ACTION ITEM
Below are entries; output exactly the lines from the one with "logic [31:0] res, se;" to the one with "ss), 2'b10, ds);", both included, and nothing else.

LISTED ENTRIES
--- src/rtl/int_to_int_pipe.sv ---
// rtl/int_to_int_pipe.sv - pipelined multi-lane saturating integer format converter
module int_to_int_pipe #(
  parameter int LANES       = 4,
  parameter int PIPE_STAGES = 2,
  parameter bit SAT_EN      = 1'b1,
  parameter int CNT_W       = 16
) (
  input  logic                  clk,
  input  logic                  rst,
  input  logic                  in_vld,
  output logic                  in_rdy,
  input  logic [1:0]            src_prec,
  input  logic [1:0]            dst_prec,
  input  logic                  src_signed,
  input  logic                  dst_signed,
  input  logic [1:0]            src_pos,
  input  logic [1:0]            dst_pos,
  input  logic [32*LANES-1:0]   in_data,
  output logic                  out_vld,
  input  logic                  out_rdy,
  output logic [32*LANES-1:0]   out_data,
  output logic [LANES-1:0]      out_sat,
  input  logic                  cnt_clr,
  output logic [CNT_W-1:0]      sat_cnt
);

  // Widen one source element to a 34-bit signed value that holds any 32-bit signed or unsigned number.
  function automatic logic signed [33:0] ext(input logic [31:0] e, input logic [1:0] p, input logic sg);
    case (p)
      2'b00:   ext = sg ? {{26{e[7]}}, e[7:0]}   : {26'b0, e[7:0]};
      2'b01:   ext = sg ? {{18{e[15]}}, e[15:0]} : {18'b0, e[15:0]};
      default: ext = sg ? {{2{e[31]}}, e}        : {2'b0, e};
    endcase
  endfunction

  // Range-check against the destination format; returns {out_of_range, result in low d bits}.
  function automatic logic [32:0] conv_elem(input logic signed [33:0] v, input logic [1:0] p, input logic sg);
    logic signed [33:0] mn, mx;
    logic [31:0]        mask, r;
    logic               sat;
    case (p)
      2'b00: begin
        mask = 32'h0000_00FF;
        mn   = sg ? -34'sd128 : 34'sd0;
        mx   = sg ? 34'sd127  : 34'sd255;
      end
      2'b01: begin
        mask = 32'h0000_FFFF;
        mn   = sg ? -34'sd32768 : 34'sd0;
        mx   = sg ? 34'sd32767  : 34'sd65535;
      end
      default: begin
        mask = 32'hFFFF_FFFF;
        mn   = sg ? -34'sd2147483648 : 34'sd0;
        mx   = sg ? 34'sd2147483647  : 34'sd4294967295;
      end
    endcase
    sat = (v < mn) || (v > mx);
    if (SAT_EN && sat) r = (v < mn) ? mn[31:0] : mx[31:0];
    else               r = v[31:0];
    return {sat, r & mask};
  endfunction

  // Convert one 32-bit word; returns {any element out of range, converted word}.
  function automatic logic [32:0] conv_word(input logic [31:0] w, input logic [1:0] sp, input logic [1:0] dp,
                                            input logic ss, input logic ds,
                                            input logic [1:0] spos, input logic [1:0] dpos);
    logic [1:0]  spn, dpn;
    logic [31:0] res, se;
    logic [32:0] e;
    logic        sat;
    spn = (sp == 2'b11) ? 2'b10 : sp;
    dpn = (dp == 2'b11) ? 2'b10 : dp;
    res = '0;
    sat = 1'b0;
    se  = '0;
    e   = '0;
    if (spn == dpn) begin
      case (spn)
        2'b00: for (int k = 0; k < 4; k++) begin
          e = conv_elem(ext({24'b0, w[8*k+:8]}, 2'b00, ss), 2'b00, ds);
          res[8*k+:8] = e[7:0];
          sat = sat | e[32];
        end
        2'b01: for (int k = 0; k < 2; k++) begin
          e = conv_elem(ext({16'b0, w[16*k+:16]}, 2'b01, ss), 2'b01, ds);
          res[16*k+:16] = e[15:0];
          sat = sat | e[32];
        end
        default: begin
          e   = conv_elem(ext(w, 2'b10, ss), 2'b10, ds);
          res = e[31:0];
          sat = e[32];
        end
      endcase
    end else begin
      case (spn)
        2'b00:   se = {24'b0, w[{spos, 3'b000}+:8]};
        2'b01:   se = {16'b0, w[{spos[0], 4'b0000}+:16]};
        default: se = w;
      endcase
      e = conv_elem(ext(se, spn, ss), dpn, ds);
      case (dpn)
        2'b00:   res[{dpos, 3'b000}+:8]     = e[7:0];
        2'b01:   res[{dpos[0], 4'b0000}+:16] = e[15:0];
        default: res = e[31:0];
      endcase
      sat = e[32];
    end
    return {sat, res};
  endfunction

  logic [32*LANES-1:0] w_cdata;
  logic [LANES-1:0]    w_csat;
  logic [PIPE_STAGES-1:0] w_ld;
  logic [PIPE_STAGES-1:0] r_vld;
  logic [32*LANES-1:0] r_data [PIPE_STAGES];
  logic [LANES-1:0]    r_sat  [PIPE_STAGES];
  logic [CNT_W-1:0]    r_cnt;

  for (genvar i = 0; i < LANES; i++) begin : g_lane
    logic [32:0] w_res;
    assign w_res = conv_word(in_data[32*i+:32], src_prec, dst_prec, src_signed, dst_signed, src_pos, dst_pos);
    assign w_cdata[32*i+:32] = w_res[31:0];
    assign w_csat[i]         = w_res[32];
  end

  // A stage may load if it or any later stage has room, or the output is being drained.
  always_comb begin
    logic acc;
    acc  = out_rdy;
    w_ld = '0;
    for (int k = PIPE_STAGES - 1; k >= 0; k--) begin
      acc     = acc | ~r_vld[k];
      w_ld[k] = acc;
    end
  end

  // Pipeline stage registers: conversion result enters stage 0 and advances as stages free up.
  always_ff @(posedge clk or posedge rst) begin
    if (rst) begin
      r_vld <= '0;
      for (int k = 0; k < PIPE_STAGES; k++) begin
        r_data[k] <= '0;
        r_sat[k]  <= '0;
      end
    end else begin
      if (w_ld[0]) begin
        r_vld[0] <= in_vld;
        if (in_vld) begin
          r_data[0] <= w_cdata;
          r_sat[0]  <= w_csat;
        end
      end
      for (int k = 1; k < PIPE_STAGES; k++) begin
        if (w_ld[k]) begin
          r_vld[k] <= r_vld[k-1];
          if (r_vld[k-1]) begin
            r_data[k] <= r_data[k-1];
            r_sat[k]  <= r_sat[k-1];
          end
        end
      end
    end
  end

  // Saturating count of delivered beats that carried any out-of-range flag; clear wins.
  always_ff @(posedge clk or posedge rst) begin
    if (rst)
      r_cnt <= '0;
    else if (cnt_clr)
      r_cnt <= '0;
    else if (out_vld && out_rdy && (|out_sat) && (r_cnt != {CNT_W{1'b1}}))
      r_cnt <= r_cnt + 1'b1;
  end

  assign in_rdy   = w_ld[0];
  assign out_vld  = r_vld[PIPE_STAGES-1];
  assign out_data = r_data[PIPE_STAGES-1];
  assign out_sat  = r_sat[PIPE_STAGES-1];
  assign sat_cnt  = r_cnt;

endmodule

TASK ANSWER
    logic [31:0] res, se;
    logic [32:0] e;
    logic        sat;
    spn = (sp == 2'b11) ? 2'b10 : sp;
    dpn = (dp == 2'b11) ? 2'b10 : dp;
    res = '0;
    sat = 1'b0;
    se  = '0;
    e   = '0;
    if (spn == dpn) begin
      case (spn)
        2'b00: for (int k = 0; k < 4; k++) begin
          e = conv_elem(ext({24'b0, w[8*k+:8]}, 2'b00, ss), 2'b00, ds);
          res[8*k+:8] = e[7:0];
          sat = sat | e[32];
        end
        2'b01: for (int k = 0; k < 2; k++) begin
          e = conv_elem(ext({16'b0, w[16*k+:16]}, 2'b01, ss), 2'b01, ds);
          res[16*k+:16] = e[15:0];
          sat = sat | e[32];
        end
        default: begin
          e   = conv_elem(ext(w, 2'b10, ss), 2'b10, ds);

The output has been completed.